Task prompt: Print exactly the lines below between the line holding "impl_metrics.csv, run 1" and the line holding "c_neg = cu0[26];", inclusive, and nothing more.

Records provided:
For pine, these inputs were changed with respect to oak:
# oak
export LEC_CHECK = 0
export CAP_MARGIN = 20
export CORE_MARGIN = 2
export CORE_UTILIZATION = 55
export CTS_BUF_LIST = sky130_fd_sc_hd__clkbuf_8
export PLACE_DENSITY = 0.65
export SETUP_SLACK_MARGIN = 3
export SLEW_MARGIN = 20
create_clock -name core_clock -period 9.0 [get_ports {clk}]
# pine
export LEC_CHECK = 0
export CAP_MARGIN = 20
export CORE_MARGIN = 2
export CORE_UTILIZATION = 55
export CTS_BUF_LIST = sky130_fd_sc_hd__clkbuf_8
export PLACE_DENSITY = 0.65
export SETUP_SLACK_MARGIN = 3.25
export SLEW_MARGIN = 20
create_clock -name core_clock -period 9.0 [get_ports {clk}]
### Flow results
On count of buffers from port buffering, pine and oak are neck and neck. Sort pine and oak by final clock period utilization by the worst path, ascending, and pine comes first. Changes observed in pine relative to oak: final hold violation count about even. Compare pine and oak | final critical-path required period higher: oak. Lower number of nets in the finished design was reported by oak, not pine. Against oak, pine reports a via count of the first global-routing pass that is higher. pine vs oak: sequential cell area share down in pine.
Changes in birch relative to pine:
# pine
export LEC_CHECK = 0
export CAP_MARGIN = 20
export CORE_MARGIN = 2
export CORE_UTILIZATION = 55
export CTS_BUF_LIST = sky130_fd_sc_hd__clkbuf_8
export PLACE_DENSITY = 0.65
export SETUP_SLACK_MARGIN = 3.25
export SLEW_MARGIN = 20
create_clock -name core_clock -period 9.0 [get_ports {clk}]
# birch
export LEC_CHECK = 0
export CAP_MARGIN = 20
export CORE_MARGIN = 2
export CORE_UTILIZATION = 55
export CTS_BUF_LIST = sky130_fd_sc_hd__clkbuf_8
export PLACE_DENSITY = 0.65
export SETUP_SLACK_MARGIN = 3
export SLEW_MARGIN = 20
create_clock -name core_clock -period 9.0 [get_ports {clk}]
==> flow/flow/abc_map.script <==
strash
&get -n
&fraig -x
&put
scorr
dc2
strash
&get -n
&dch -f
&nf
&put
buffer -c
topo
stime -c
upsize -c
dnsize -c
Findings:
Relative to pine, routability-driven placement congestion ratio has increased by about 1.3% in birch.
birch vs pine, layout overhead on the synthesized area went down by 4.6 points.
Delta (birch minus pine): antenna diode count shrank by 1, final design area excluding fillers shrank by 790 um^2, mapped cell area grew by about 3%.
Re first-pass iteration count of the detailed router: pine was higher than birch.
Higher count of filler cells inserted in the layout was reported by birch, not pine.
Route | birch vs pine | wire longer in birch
This is an optimization exercise on Yosys and OpenROAD, whose aim is small area, a short achievable clock period and few clock cycles per item, not a production implementation.
RTL that was checked went through simulation tests only; none was proved equivalent to the original.
Only the layout flow was run in run 1; the RTL was not checked for function there.

==> flow/design.v, too long to show whole: its modules and the start of the top module <==
// module ray_sampler: 2040 lines
module ray_sampler (
    input  wire         clk,
    input  wire         rst,
    input  wire         in_valid,
    output wire         in_ready,
    input  wire         wrap,        
    input  wire [8:0]   nu,          
    input  wire [26:0]  cu,          
    input  wire [31:0]  pos_x,       
    input  wire [31:0]  pos_y,       
    input  wire [127:0] taps,        
    output reg          out_valid,
    output reg  [15:0]  s_out,       
    output reg  [23:0]  cu_out,      
    output reg  [16:0]  x0_out,      
    output reg  [16:0]  y0_out       
);
  // ...
==> flow/flow/run.sh <==
#!/bin/bash
# Own layout flow: the standard ORFS flow with two changes.
#  1. Synthesis: the standard synthesis script, except that Yosys's generic
#     `abc -fast` inside `synth` is skipped (-noabc), so the carry-save trees
#     of the RTL reach extract_fa intact instead of being restructured into
#     xnor/inverter forms. Registers, names, flattening and renaming are the
#     standard ones (same script otherwise).
#  2. Port buffers: buffer_ports inserts sky130_fd_sc_hd__buf_2 cells on every
#     input and output instead of its default delay buffer.
set -euo pipefail
W=$(pwd)
sed '1s/yosys synth -nofsm -noshare /yosys synth -nofsm -noshare -noabc /' \
    "$W/synth_recipe.tcl" > "$W/own_synth.tcl"
grep -q -- '-noabc' "$W/own_synth.tcl"
bash "$W/standard.sh" "SYNTH_SCRIPT=$W/own_synth.tcl" \
    "BUFFER_PORTS_ARGS=-buffer_cell sky130_fd_sc_hd__buf_2" finish \
    > "$W/orfs_flow.log" 2>&1
==> flow/standard.sh <==
#!/bin/bash
# synth_recipe.tcl (not shown) runs the flow's synth.tcl, then flattens the netlist and writes it again
# the make line also repeats each setting of config.mk as NAME=value (left out here)
make -C /OpenROAD-flow-scripts/flow DESIGN_CONFIG=/design/flow/config.mk WORK_HOME=/design/flow/orfs CLKGATE_MAP_FILE= SYNTH_SCRIPT=/design/flow/synth_recipe.tcl "${@:-finish}"
==> flow/config.mk <==
export PLATFORM = sky130hd
export DESIGN_NAME = ray_sampler
export DESIGN_NICKNAME = ray_sampler
export VERILOG_FILES = /design/flow/design.v
export SDC_FILE = /design/flow/constraint.sdc
export NUM_CORES = 4
export LEC_CHECK = 0
export CAP_MARGIN = 20
export CORE_MARGIN = 2
export CORE_UTILIZATION = 45
export SLEW_MARGIN = 20
==> flow/constraint.sdc <==
create_clock -name core_clock -period 25.0 [get_ports {clk}]
set_input_delay 5.0000 -clock core_clock [delete_from_list [all_inputs] [get_ports {clk}]]
set_output_delay 5.0000 -clock core_clock [all_outputs]
set_load 0.01 [all_outputs]
==> impl_metrics.csv, run 1 <==
group,metric,value,unit
die,num_rows,129,
logic_synthesis,muxShareOfSynthArea,23.3,%
logic_synthesis,synth_seq_cells,600,
critical_path,critical-path-top-delay-family,"compound AO/OA/AOI/OAI gates",
cells_and_area,layout_common_cells,"mux2_2, fa_1, dfxtp_1",
cells_and_area,multi_input_area_share,69.0,%
run_status,status,"no timing/DRC/antenna violations",
critical_path,cp_common_cell,"o21ai_0",
placed_design,placed_cells,6454,
critical_path,crit_slowest_cell,"dfxtp_1",
grt,top_usage_layer,"met2",
logic_synthesis,synth_xor_area_share,3.17,%
critical_path,endpoint,"m82[7]$_DFF_P_",
timing,fin_tns_setup,0,ps
logic_synthesis,synth_most_common_cell,"mux2_2",
logic_synthesis,syn_inst,4638,
timing,fin_ws,18860,ps
logic_synthesis,synth_top_area_share,29.1,%
cells_and_area,stdcell_count,6590,
clock_tree,cts_resized,0,
timing,slew_violations,0,
cells_and_area,n_all_buffers,339,
logic_synthesis,synth_area_leaders,"fa_1, mux2_2, dfxtp_1",
logic_synthesis,synth_top_area_cell,"fa_1",
cells_and_area,largest_reg_flops,128,
cells_and_area,signal_buffer_area_fraction,2.94,%
timing,rsz0062_at_grt,"false",
cells_and_area,clk_share,4.02,%
cells_and_area,top_regs,"taps0 (128), cu0 (27)",
die,die_w,357,um
cells_and_area,num-multi-input-gates,3673,
placed_design,detailedPlace.worstSlack,18850,ps
timing,min_period_over_period,24.6,%
critical_path,worstReg2RegStart,"n1[1]$_DFF_P_",
critical_path,regToRegSetupSlack,18860,ps
placed_design,placed_cell_area,0.0593,mm2
cells_and_area,syn2layout_area_growth,10.3,%
flow_run,max-cap-violations,0,
logic_synthesis,syn_avg_cell_area,12.1,um2
grt,grt_antenna_before_repair,22,
timing,tightest_slew,1060,ps
==> run 2, diff against run 1 <==
--- a/flow/design.v
+++ b/flow/design.v
@@ -937,37 +937,58 @@
     assign r11 = r11_s[23:0];
     wire [8:0]  nm1   = nu0 - 9'd1;
     wire        c_neg = cu0[26];
     wire [10:0] cint  = cu0[26:16];
     wire        c_hi  = !c_neg && (({2'b00, nm1} < cint) ||
                                    (({2'b00, nm1} == cint) && (cu0[15:0] != 16'd0)));
     wire [7:0]  cl_int  = c_neg ? 8'd0 : (c_hi ? nm1[7:0] : cu0[23:16]);
     wire [15:0] cl_frac = (c_neg || c_hi) ? 16'd0 : cu0[15:0];
-    wire [9:0]  mu = c_neg ? ~cu0[25:16] : cu0[25:16];
-    wire [0:0] m1 = (nu0 == 9'd1) ? 1'b0 : mu[9];
-    wire [1:0] t2 = {m1, mu[8]};
-    wire [2:0] d2 = {1'b0, t2} - {1'b0, nu0[1:0]};
-    wire [1:0] m2 = (nu0[8:2] == 7'd0 && !d2[2]) ? d2[1:0] : t2;
-    wire [2:0] t3 = {m2, mu[7]};
-    wire [3:0] d3 = {1'b0, t3} - {1'b0, nu0[2:0]};
-    wire [2:0] m3 = (nu0[8:3] == 6'd0 && !d3[3]) ? d3[2:0] : t3;
-    wire [3:0] t4 = {m3, mu[6]};
-    wire [4:0] d4 = {1'b0, t4} - {1'b0, nu0[3:0]};
-    wire [3:0] m4 = (nu0[8:4] == 5'd0 && !d4[4]) ? d4[3:0] : t4;
+    wire [9:0] mu  = c_neg ? ~cu0[25:16] : cu0[25:16];
+    wire [9:0] n3  = {1'b0, nu0} + {nu0, 1'b0};
+    wire [1:0] ma_t = mu[9:8];
+    wire [1:0] ma_k1 = nu0[1:0];
+    wire [1:0] ma_k2 = {nu0[0:0], 1'b0};
+    wire [1:0] ma_k3 = nu0[1:0] + ma_k2;
+    wire        ma_f1 = nu0[8:2] == 7'd0;
+    wire        ma_f2 = nu0[8:1] == 8'd0;
+    wire        ma_f3 = nu0 <= 9'd1;
+    wire [2:0] ma_d1 = {1'b0, ma_t} - {1'b0, ma_k1};
+    wire        ma_g1 = !ma_d1[2] && ma_f1;
+    wire [2:0] ma_d2 = {1'b0, ma_t} - {1'b0, ma_k2};
+    wire        ma_g2 = !ma_d2[2] && ma_f2;
+    wire [2:0] ma_d3 = {1'b0, ma_t} - {1'b0, ma_k3};
+    wire        ma_g3 = !ma_d3[2] && ma_f3;
+    wire [1:0] ma = ma_g3 ? ma_d3[1:0] : ma_g2 ? ma_d2[1:0]
+                     : ma_g1 ? ma_d1[1:0] : ma_t[1:0];
+    wire [3:0] mb_t = {ma, mu[7:6]};
+    wire [3:0] mb_k1 = nu0[3:0];
+    wire [3:0] mb_k2 = {nu0[2:0], 1'b0};
+    wire [3:0] mb_k3 = nu0[3:0] + mb_k2;
+    wire        mb_f1 = nu0[8:4] == 5'd0;
+    wire        mb_f2 = nu0[8:3] == 6'd0;
+    wire        mb_f3 = nu0 <= 9'd5;
+    wire [4:0] mb_d1 = {1'b0, mb_t} - {1'b0, mb_k1};
+    wire        mb_g1 = !mb_d1[4] && mb_f1;
+    wire [4:0] mb_d2 = {1'b0, mb_t} - {1'b0, mb_k2};
+    wire        mb_g2 = !mb_d2[4] && mb_f2;
+    wire [4:0] mb_d3 = {1'b0, mb_t} - {1'b0, mb_k3};
+    wire        mb_g3 = !mb_d3[4] && mb_f3;
+    wire [3:0] mb = mb_g3 ? mb_d3[3:0] : mb_g2 ? mb_d2[3:0]
+                     : mb_g1 ? mb_d1[3:0] : mb_t[3:0];
     reg         v1;
     reg [16:0]  x01, y01;
     reg [7:0]   fy1;
     reg         cy1;
     reg [7:0]   fyn1;     
     reg         cyn1;
     reg [23:0]  r001, r011, r101, r111;
     reg         wrap1, neg1;
     reg [15:0]  frac1;
-    reg [3:0]   m41;
+    reg [3:0]   mb1;
     reg [5:0]   mu1;
     reg [8:0]   n1;       
     reg [9:0]   n31;      
     always @(posedge clk) begin
         if (rst)
             v1 <= 1'b0;
         else
             v1 <= v0;
@@ -979,20 +1000,20 @@
         cyn1   <= ~py0[7];
         r001   <= r00;
         r011   <= r01;
         r101   <= r10;
         r111   <= r11;
         wrap1  <= wrap0;
         neg1   <= c_neg;
         frac1  <= wrap0 ? cu0[15:0] : cl_frac;
-        m41    <= m4;
+        mb1    <= mb;
         mu1    <= mu[5:0];
         n1     <= wrap0 ? nu0 : {1'b0, cl_int};
-        n31    <= {1'b0, nu0} + {nu0, 1'b0};
+        n31    <= n3;
     end
     wire [15:0] b0, b1;
     wire [23:0] b0_m0 = fy1[0] ? r011 : r001;
     wire [23:0] b0_m1 = fy1[1] ? r011 : r001;
     wire [23:0] b0_m2 = fy1[2] ? r011 : r001;
     wire [23:0] b0_m3 = fy1[3] ? r011 : r001;
     wire [23:0] b0_m4 = fy1[4] ? r011 : r001;
     wire [23:0] b0_m5 = fy1[5] ? r011 : r001;
@@ -1719,52 +1740,65 @@
     wire b1_351 = b1_238 ^ b1_292 ^ b1_293;
     wire b1_352 = (b1_238 & b1_292) | (b1_238 & b1_293) | (b1_292 & b1_293);
     wire b1_353 = b1_m7[23] ^ b1_294;
     wire b1_354 = b1_m7[23] & b1_294;
     wire [31:0] b1_a = {b1_354, b1_352, b1_350, b1_348, b1_346, b1_344, b1_342, b1_340, b1_338, b1_336, b1_334, b1_332, b1_330, b1_328, b1_326, b1_324, b1_322, b1_320, b1_318, b1_316, b1_314, b1_312, b1_310, b1_308, b1_306, b1_304, b1_302, b1_300, b1_298, b1_296, b1_mc[1], b1_m0[0]};
     wire [31:0] b1_b = {1'b0, b1_353, b1_351, b1_349, b1_347, b1_345, b1_343, b1_341, b1_339, b1_337, b1_335, b1_333, b1_331, b1_329, b1_327, b1_325, b1_323, b1_321, b1_319, b1_317, b1_315, b1_313, b1_311, b1_309, b1_307, b1_305, b1_303, b1_301, b1_299, b1_297, b1_295, b1_mc[0]};
     wire [31:0] b1_s = b1_a + b1_b;
     assign b1 = b1_s[31:16];
-    function [7:0] mstep4;
-        input [7:0] r;
-        input [1:0] b;
-        input [8:0] n;
-        input [9:0] n3;
-        reg   [9:0]  t;
-        reg   [10:0] d1, d2, d3;
-        begin
-            t  = {r, b};
-            d1 = {1'b0, t} - {2'b00, n};
-            d2 = {1'b0, t} - {1'b0, n, 1'b0};
-            d3 = {1'b0, t} - {1'b0, n3};
-            mstep4 = !d3[10] ? d3[7:0] : !d2[10] ? d2[7:0] : !d1[10] ? d1[7:0] : t[7:0];
-        end
-    endfunction
-    wire [7:0] m6 = mstep4({4'd0, m41}, mu1[5:4], n1, n31);
-    wire [7:0] m8 = mstep4(m6, mu1[3:2], n1, n31);
+    wire [5:0] mc_t = {mb1, mu1[5:4]};
+    wire [5:0] mc_k1 = n1[5:0];
+    wire [5:0] mc_k2 = {n1[4:0], 1'b0};
+    wire [5:0] mc_k3 = n31[5:0];
+    wire        mc_f1 = n1[8:6] == 3'd0;
+    wire        mc_f2 = n1[8:5] == 4'd0;
+    wire        mc_f3 = n1 <= 9'd21;
+    wire [6:0] mc_d1 = {1'b0, mc_t} - {1'b0, mc_k1};
+    wire        mc_g1 = !mc_d1[6] && mc_f1;
+    wire [6:0] mc_d2 = {1'b0, mc_t} - {1'b0, mc_k2};
+    wire        mc_g2 = !mc_d2[6] && mc_f2;
+    wire [6:0] mc_d3 = {1'b0, mc_t} - {1'b0, mc_k3};
+    wire        mc_g3 = !mc_d3[6] && mc_f3;
+    wire [5:0] mc = mc_g3 ? mc_d3[5:0] : mc_g2 ? mc_d2[5:0]
+                     : mc_g1 ? mc_d1[5:0] : mc_t[5:0];
+    wire [7:0] md_t = {mc, mu1[3:2]};
+    wire [7:0] md_k1 = n1[7:0];
+    wire [7:0] md_k2 = {n1[6:0], 1'b0};
+    wire [7:0] md_k3 = n31[7:0];
+    wire        md_f1 = n1[8:8] == 1'd0;
+    wire        md_f2 = n1[8:7] == 2'd0;
+    wire        md_f3 = n1 <= 9'd85;
+    wire [8:0] md_d1 = {1'b0, md_t} - {1'b0, md_k1};
+    wire        md_g1 = !md_d1[8] && md_f1;
+    wire [8:0] md_d2 = {1'b0, md_t} - {1'b0, md_k2};
+    wire        md_g2 = !md_d2[8] && md_f2;
+    wire [8:0] md_d3 = {1'b0, md_t} - {1'b0, md_k3};
+    wire        md_g3 = !md_d3[8] && md_f3;
+    wire [7:0] md = md_g3 ? md_d3[7:0] : md_g2 ? md_d2[7:0]
+                     : md_g1 ? md_d1[7:0] : md_t[7:0];
     reg         v2;
     reg [16:0]  x02, y02;
     reg [15:0]  b02, b12;
     reg [15:0]  frac2;
-    reg [7:0]   m82;
+    reg [7:0]   md2;
     reg [1:0]   mu2;
     reg         wrap2, neg2;
     reg [8:0]   n2;
     always @(posedge clk) begin
         if (rst)
             v2 <= 1'b0;
         else
             v2 <= v1;
         x02   <= x01;
         y02   <= y01;
         b02   <= b0;
         b12   <= b1;
         frac2 <= frac1;
-        m82   <= m8;
+        md2   <= md;
         mu2   <= mu1[1:0];
         wrap2 <= wrap1;
         neg2  <= neg1;
         n2    <= n1;
     end
     wire [7:0]  fw = frac2[15:8];
     wire        cw = frac2[7];
     wire [15:0] mix;
@@ -2018,20 +2052,25 @@
     wire mx_239 = mx_158 ^ mx_196 ^ mx_197;
     wire mx_240 = (mx_158 & mx_196) | (mx_158 & mx_197) | (mx_196 & mx_197);
     wire mx_241 = mx_m7[15] ^ mx_198;
     wire mx_242 = mx_m7[15] & mx_198;
     wire [23:0] mx_a = {mx_242, mx_240, mx_238, mx_236, mx_234, mx_232, mx_230, mx_228, mx_226, mx_224, mx_222, mx_220, mx_218, mx_216, mx_214, mx_212, mx_210, mx_208, mx_206, mx_204, mx_202, mx_200, mx_mc[1], mx_m0[0]};
     wire [23:0] mx_b = {1'b0, mx_241, mx_239, mx_237, mx_235, mx_233, mx_231, mx_229, mx_227, mx_225, mx_223, mx_221, mx_219, mx_217, mx_215, mx_213, mx_211, mx_209, mx_207, mx_205, mx_203, mx_201, mx_199, mx_mc[0]};
     wire [23:0] mx_s = mx_a + mx_b;
     assign mix = mx_s[23:8];
-    wire [9:0]  n32  = {1'b0, n2} + {n2, 1'b0};
-    wire [7:0]  m10  = mstep4(m82, mu2, n2, n32);
-    wire [8:0]  mneg = n2 + {1'b1, ~m10};      
-    wire [7:0]  wint = neg2 ? mneg[7:0] : m10;
+    wire [9:0]  te  = {md2, mu2};
+    wire [9:0]  n32 = {1'b0, n2} + {n2, 1'b0};
+    wire [10:0] e1  = {1'b0, te} - {2'b00, n2};
+    wire [10:0] e2  = {1'b0, te} - {1'b0, n2, 1'b0};
+    wire [10:0] e3  = {1'b0, te} - {1'b0, n32};
+    wire [10:0] e4  = {1'b0, te} - {n2, 2'b00};
+    wire [7:0]  wpos = !e3[10] ? e3[7:0] : !e2[10] ? e2[7:0] : !e1[10] ? e1[7:0] : te[7:0];
+    wire [7:0]  wneg = !e3[10] ? ~e4[7:0] : !e2[10] ? ~e3[7:0] : !e1[10] ? ~e2[7:0] : ~e1[7:0];
+    wire [7:0]  wint = neg2 ? wneg : wpos;
     always @(posedge clk) begin
         if (rst)
             out_valid <= 1'b0;
         else
             out_valid <= v2;
         s_out  <= mix;
         cu_out <= {wrap2 ? wint : n2[7:0], frac2};
         x0_out <= x02;
==> run 2 against run 1 <==
Wire length fell by 0.55%; register-to-register slack got worse by 290 ps; first-iteration DRC count fell by 2.5%; area after synthesis fell by 0.78%; cell count fell by 1.6%; still clean.
==> impl_metrics.csv, run 2 <==
group,metric,value,unit
run_status,status,"no timing/DRC/antenna violations",
grt,grt_pass1_wl,216,mm
placed_design,portBuffers,292,
clock_tree,cts.sinks,598,
clock_tree,cts_buffers,73,
min_path,min_path_type,"flop to flop",
detailed_routing,avgRoutedWirePerCell,20.6,um
critical_path,cp-start-kind,"flop",
clock_tree,htree_levels,3,
grt,grt_max_degree,34,
detailed_routing,totalWireLength,133,mm
cells_and_area,nets,6259,
clock_tree,hold_buffers,0,
cells_and_area,top_register,"taps0",
die,num_rows,128,
flow_run,max-cap-violations,0,
detailed_routing,viasPerCell,5.44,
logic_synthesis,synth_most_common_cell,"mux2_2",
cells_and_area,syn2layout_area_growth,10.4,%
timing,skew,26.8,ps
timing,slew_violations,0,
critical_path,crit_required,25600,ps
timing,min_period_over_period,25.7,%
timing,hold_viol,0,
clock_tree,cts_root_buf,"clkbuf_16",
cells_and_area,fillers,10931,
grt,grt_antenna_before_repair,16,
timing,fin_tns_setup,0,ps
timing,max-slew-margin-rel,26.3,%
die,die_y,356,um
timing,rsz0062_at_grt,"false",
timing,setup_viol,0,
timing,fin_crit,6440,ps
logic_synthesis,syn_inst,4556,
timing,tightest_slew,1100,ps
detailed_routing,drt_iter0_markers,1721,
logic_synthesis,syn_nets,6014,
grt,grt_pass1_vias,38708,
detailed_routing,dr_total_vias,35298,
die,die_w,356,um
clock_tree,clk_latency,670,ps
logic_synthesis,synth_top_area_share,29.4,%
logic_synthesis,synth_common_cells,"mux2_2, fa_1, dfxtp_1",
logic_synthesis,ys.flop_type,"dfxtp_1",
clock_tree,cts_setup_buffers,0,
grt,grt-ovfl-total,0,
die,die_area,0.126,mm2
clock_tree,clk_path_buf_depth,3,
placed_design,hpwl,99.8,mm
logic_synthesis,ys_warn_count,1,
logic_synthesis,syn_area,0.0556,mm2
critical_path,critical_path_arrival,7030,ps
detailed_routing,drc,0,
timing,fmax,155,MHz
logic_synthesis,syn_avg_cell_area,12.2,um2
critical_path,cp_max_fo,18,
die,io_pins,308,
die,core,0.122,mm2
cells_and_area,layout_common_cells,"mux2_2, fa_1, dfxtp_1",
clock_tree,cts.clk_slew.worst_paths,60,ps
logic_synthesis,async_flop_share,0,%
timing,fin_ws,18560,ps
detailed_routing,antenna_left,0,
logic_synthesis,synth_top_area_cell,"fa_1",
cells_and_area,drive_above_1_share,33.4,%
logic_synthesis,synth.yosys.seq_area_share,21.5,%
cells_and_area,top_regs,"taps0 (128), cu0 (27)",
logic_synthesis,synth-edff-count,0,
cells_and_area,largest_reg_flops,128,
grt,grt.total_usage,21.5,%
clock_tree,cts_tree,"yes",
critical_path,end_kind,"flop",
logic_synthesis,synth.distinct_cells,81,
die,start_util,45.5,%
timing,hold_ws,310,ps
clock_tree,cts_resized,0,
placed_design,detailedPlace.worstSlack,18550,ps
cells_and_area,final_common_cell,"mux2_2",
detailed_routing,drtPass1Iterations,5,
logic_synthesis,synth_area_leaders,"fa_1, mux2_2, dfxtp_1",
logic_synthesis,synth_seq_cells,598,
critical_path,criticalPathCategory,"flop to flop",
placed_design,gp_congestion,0.835,
critical_path,regToRegSetupSlack,18560,ps
==> run 2: changes by cell type in the layout (fill, tap and decap cells not counted), moves of 9 or more <==
cell	change
o211ai_1	-11
o21a_1	-9
a21o_1	-15
o21ai_1	+53
nor2b_1	-9
mux2i_1	+19
nor2_1	+14
o21ai_0	-51
clkbuf_1	-10
a21boi_1	+11
inv_1	-34
a21boi_0	-20
==> run 2: logic make-up after synthesis <==
family,count (synthesis),synth area share [%]
AND/OR/NAND/NOR,474,4.17
flip-flops,598,21.5
XOR/XNOR,214,3.37
buffers and inverters,334,2.28
adder cells (fa/ha/maj),1226,38.6
AO/OA/AOI/OAI,528,6.13
other,1,0.00674
multiplexers,1181,23.9
==> run 2: per-stage QoR <==
stage,instance area (um2),util (%),std cells
floorplan,55600,-,4556
finish,61400,50.2,6487
detailed placement,58800,48.1,6351
global placement,58800,48.1,6351
CTS,61400,50.2,6485
global route,61400,50.2,6487
==> run 2: path summary, 6_finish.rpt <==
kind	start	endpoint	depth (start not counted)
worst min-delay path	frac2[0]$_DFF_P_	cu_out[0]$_DFF_P_	0
worst max register to register	frac2[9]$_DFF_P_	s_out[15]$_DFF_P_	16
worst max-delay path	frac2[9]$_DFF_P_	s_out[15]$_DFF_P_	16
worst min register to register	frac2[0]$_DFF_P_	cu_out[0]$_DFF_P_	0
==> run 2: area by class of cell <==
cell class | instances | area, um2 | area share (%)
multi-input combinational | 3624 | 42400 | 69.1
sequential | 598 | 12000 | 19.5
tap | 1625 | 2030 | 3.31
clock buffer | 90 | 2010 | 3.28
timing repair buffer | 333 | 1770 | 2.88
inverter | 171 | 642 | 1.05
clock inverter | 44 | 551 | 0.897
antenna | 2 | 5.00 | 0.00816
==> run 2: critical path: stages (launching register included) <==
cell      delay (ps)
dfxtp_1          940
mux2_2           420
ha_1             300
fa_1             490
fa_1             410
fa_1             530
fa_1             420
ha_1             250
or3_1            380
a211oi_1         240
o221ai_1         220
a31oi_1          370
o21ai_1          210
o41ai_2          600
o21ai_1          210
a21oi_1          210
xnor2_1          140
==> run 2: per-layer routing <==
| metal | wire length [um] | track usage [%] | up-vias |
|---|---|---|---|
| met5 | 134 | 0 | - |
| met4 | 2590 | 4.97 | 22 |
| met3 | 5620 | 3.62 | 182 |
| met2 | 60400 | 33.8 | 628 |
| met1 | 64600 | 30.9 | 17921 |
| li1 | - | - | 16545 |
Testbench counts of run 2, summed over its fixed seeds: cycles 24,040, items 24,000.
==> run 3, diff against run 2 <==
--- a/flow/flow/run.sh
+++ b/flow/flow/run.sh
@@ -5,6 +5,9 @@
 #     of the RTL reach extract_fa intact instead of being restructured into
 #     xnor/inverter forms. Registers, names, flattening and renaming are the
 #     standard ones (same script otherwise).
+#  3. Timing repair after CTS and global routing aims for SETUP_MARGIN ns
+#     of setup slack (ORFS's SETUP_SLACK_MARGIN), so the resizer shortens the
+#     longest register-to-register paths; the constraints stay the design's.
 #  2. Port buffers: buffer_ports inserts sky130_fd_sc_hd__buf_2 cells on every
 #     input and output instead of its default delay buffer.
 set -euo pipefail
@@ -13,5 +16,6 @@
     "$W/synth_recipe.tcl" > "$W/own_synth.tcl"
 grep -q -- '-noabc' "$W/own_synth.tcl"
 bash "$W/standard.sh" "SYNTH_SCRIPT=$W/own_synth.tcl" \
-    "BUFFER_PORTS_ARGS=-buffer_cell sky130_fd_sc_hd__buf_2" finish \
+    "BUFFER_PORTS_ARGS=-buffer_cell sky130_fd_sc_hd__buf_2" \
+    "SETUP_SLACK_MARGIN=18.8" finish \
     > "$W/orfs_flow.log" 2>&1
==> run 3 against run 2 <==
Utilization grew 0.086 points; critical path type is now flop to output pin; non-clock buffer count is the same; setup slack gained 310 ps; synthesized cell count is the same; cell count is the same; sequential cell count is the same; clock-buffer cell count is the same; global-route usage is essentially flat; largest cell class unchanged; sequential share of layout area is essentially flat.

Task result:
==> impl_metrics.csv, run 1 <==
group,metric,value,unit
die,num_rows,129,
logic_synthesis,muxShareOfSynthArea,23.3,%
logic_synthesis,synth_seq_cells,600,
critical_path,critical-path-top-delay-family,"compound AO/OA/AOI/OAI gates",
cells_and_area,layout_common_cells,"mux2_2, fa_1, dfxtp_1",
cells_and_area,multi_input_area_share,69.0,%
run_status,status,"no timing/DRC/antenna violations",
critical_path,cp_common_cell,"o21ai_0",
placed_design,placed_cells,6454,
critical_path,crit_slowest_cell,"dfxtp_1",
grt,top_usage_layer,"met2",
logic_synthesis,synth_xor_area_share,3.17,%
critical_path,endpoint,"m82[7]$_DFF_P_",
timing,fin_tns_setup,0,ps
logic_synthesis,synth_most_common_cell,"mux2_2",
logic_synthesis,syn_inst,4638,
timing,fin_ws,18860,ps
logic_synthesis,synth_top_area_share,29.1,%
cells_and_area,stdcell_count,6590,
clock_tree,cts_resized,0,
timing,slew_violations,0,
cells_and_area,n_all_buffers,339,
logic_synthesis,synth_area_leaders,"fa_1, mux2_2, dfxtp_1",
logic_synthesis,synth_top_area_cell,"fa_1",
cells_and_area,largest_reg_flops,128,
cells_and_area,signal_buffer_area_fraction,2.94,%
timing,rsz0062_at_grt,"false",
cells_and_area,clk_share,4.02,%
cells_and_area,top_regs,"taps0 (128), cu0 (27)",
die,die_w,357,um
cells_and_area,num-multi-input-gates,3673,
placed_design,detailedPlace.worstSlack,18850,ps
timing,min_period_over_period,24.6,%
critical_path,worstReg2RegStart,"n1[1]$_DFF_P_",
critical_path,regToRegSetupSlack,18860,ps
placed_design,placed_cell_area,0.0593,mm2
cells_and_area,syn2layout_area_growth,10.3,%
flow_run,max-cap-violations,0,
logic_synthesis,syn_avg_cell_area,12.1,um2
grt,grt_antenna_before_repair,22,
timing,tightest_slew,1060,ps
==> run 2, diff against run 1 <==
--- a/flow/design.v
+++ b/flow/design.v
@@ -937,37 +937,58 @@
     assign r11 = r11_s[23:0];
     wire [8:0]  nm1   = nu0 - 9'd1;
     wire        c_neg = cu0[26];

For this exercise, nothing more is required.